La perspectiva que encierra el mercado de Brasil es determinante

Bajo un nuevo ciclo político, de sentido común, y que es favorable al agro el trigo comienza otra campaña que representa una inversión cercana a los u$s 1.400, con otra mirada. El área de siembra dedicada al cereal tuvo los mínimos históricos en los últimos años y se espera crezca 1 M de Ha, un 40 % más que en el registro anterior. Esto proyecta un salto productivo en la superficie estimando una producción de 15,3 M de tn en la campaña 2016/17

La eliminación de las trabas comerciales que produjeron la caída del área triguera durante los últimos años renovó las expectativas de los productores.

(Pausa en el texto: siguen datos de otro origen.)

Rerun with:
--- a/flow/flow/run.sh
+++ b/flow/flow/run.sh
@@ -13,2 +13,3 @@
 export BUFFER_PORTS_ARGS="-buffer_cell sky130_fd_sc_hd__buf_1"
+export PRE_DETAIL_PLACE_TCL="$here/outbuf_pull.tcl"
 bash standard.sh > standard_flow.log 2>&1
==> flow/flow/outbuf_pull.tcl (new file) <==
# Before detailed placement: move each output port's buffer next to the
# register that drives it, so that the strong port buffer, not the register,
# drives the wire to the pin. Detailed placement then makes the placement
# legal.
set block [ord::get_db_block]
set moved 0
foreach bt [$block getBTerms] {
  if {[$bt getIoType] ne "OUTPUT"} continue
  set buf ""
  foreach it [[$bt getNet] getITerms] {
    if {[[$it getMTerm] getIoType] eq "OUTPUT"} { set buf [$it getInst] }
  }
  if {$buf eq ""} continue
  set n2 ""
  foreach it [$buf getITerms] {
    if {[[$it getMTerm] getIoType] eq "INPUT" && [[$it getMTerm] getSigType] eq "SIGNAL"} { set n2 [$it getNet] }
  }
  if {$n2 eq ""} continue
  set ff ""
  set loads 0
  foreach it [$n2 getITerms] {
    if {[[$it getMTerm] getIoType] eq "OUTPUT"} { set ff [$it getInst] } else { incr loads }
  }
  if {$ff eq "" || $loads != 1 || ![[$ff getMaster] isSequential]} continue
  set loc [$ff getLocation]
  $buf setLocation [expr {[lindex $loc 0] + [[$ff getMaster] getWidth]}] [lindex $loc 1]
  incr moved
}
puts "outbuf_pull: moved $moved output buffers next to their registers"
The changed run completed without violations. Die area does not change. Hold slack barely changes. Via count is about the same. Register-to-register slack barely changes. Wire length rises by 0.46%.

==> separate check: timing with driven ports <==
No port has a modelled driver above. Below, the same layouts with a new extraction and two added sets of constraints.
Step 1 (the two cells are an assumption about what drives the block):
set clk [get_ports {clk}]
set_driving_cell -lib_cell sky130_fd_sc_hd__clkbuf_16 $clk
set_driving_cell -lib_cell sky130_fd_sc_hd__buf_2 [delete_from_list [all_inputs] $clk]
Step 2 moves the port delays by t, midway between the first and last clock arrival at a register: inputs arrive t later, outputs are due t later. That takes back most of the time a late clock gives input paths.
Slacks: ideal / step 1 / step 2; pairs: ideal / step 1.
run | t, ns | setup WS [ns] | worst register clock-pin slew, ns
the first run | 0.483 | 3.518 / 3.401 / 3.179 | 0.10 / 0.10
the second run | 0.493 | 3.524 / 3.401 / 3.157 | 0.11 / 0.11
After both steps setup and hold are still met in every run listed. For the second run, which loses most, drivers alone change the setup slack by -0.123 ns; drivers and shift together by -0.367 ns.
This design comes from an exercise in tuning for small area and a short achievable clock period on the open sky130 flow, not from production work.
RTL that was checked went through simulation tests only; none was proved equivalent to the original.
No activity file was given, so power comes from the tool's default toggle rates.

==> v32 <==
==> flow/design.v <==
package demosaic_pkg;
    localparam int IMG_HDISP    = 32;                   
    localparam int IMG_VDISP    = 16;                   
    localparam int COL_W        = $clog2(IMG_HDISP);    
    localparam int ROW_W        = $clog2(IMG_VDISP);    
    localparam int PIPE_LATENCY = 3;
    localparam int CHAIN_LEN    = 4*IMG_HDISP + 1;
    typedef logic [7:0]       pixel_t;                  
    typedef logic [COL_W-1:0] col_t;                    
    typedef logic [ROW_W-1:0] row_t;                    
    typedef logic [199:0] window_t;                    
endpackage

Con el nuevo volumen crecería el saldo exportable, pero los productores aún no tienen señales de precio claras que no coinciden con los internacionales y la industria no especifica qué calidad demandará.

En el reciente encuentro de A Todo Trigo, llevado a cabo en Mar del Plata, el analista Gustavo López, considera central la reinserción de Brasil como comprador, mercado en que nuestro país en el último ciclo ubicó sólo 2,6 M de Tn.

No todo es plata con Brasil, para la Asociación Brasilera de la Industria del Trigo (Abitrigo), donde los vecinos le dan cada vez más importancia a la calidad, esta demanda tiene que ver con que el 54 % del trigo es usado para panadería. Sin embargo, la oportunidad es la proximidad geográfica que Argentina tiene en el mercado sudamericano, de 14 M de Tn.

La incertidumbre local es el clima, ya que muchas zonas como Entre Ríos o norte de Buenos Aires tienen humedad de sobra, aunque el dominante sudeste bonaerense, y en el oeste arenoso la situación agronómica es ideal.

El investigador Martín Díaz Zorita tiene por centro la apuesta tecnológica, por la “muy buena relación insumo producto para la aplicación de nitrógeno y fósforo, y el trigo es el cultivo que mejor responde a la fertilización”.

La mesa alentó a los productores a comprometerse. Los disertantes pidieron enfrentar el desafío y dar muestras de grandeza para enfrentar una coyuntura difícil, pero el optimismo fue el sentimiento reinante. Fueron dos días donde 1800 personas acudieron al llamado de la Federación de Acopiadores con la intención de volver al trigo.

El suelo, agradecido luego años de malas políticas que afectaron las campañas.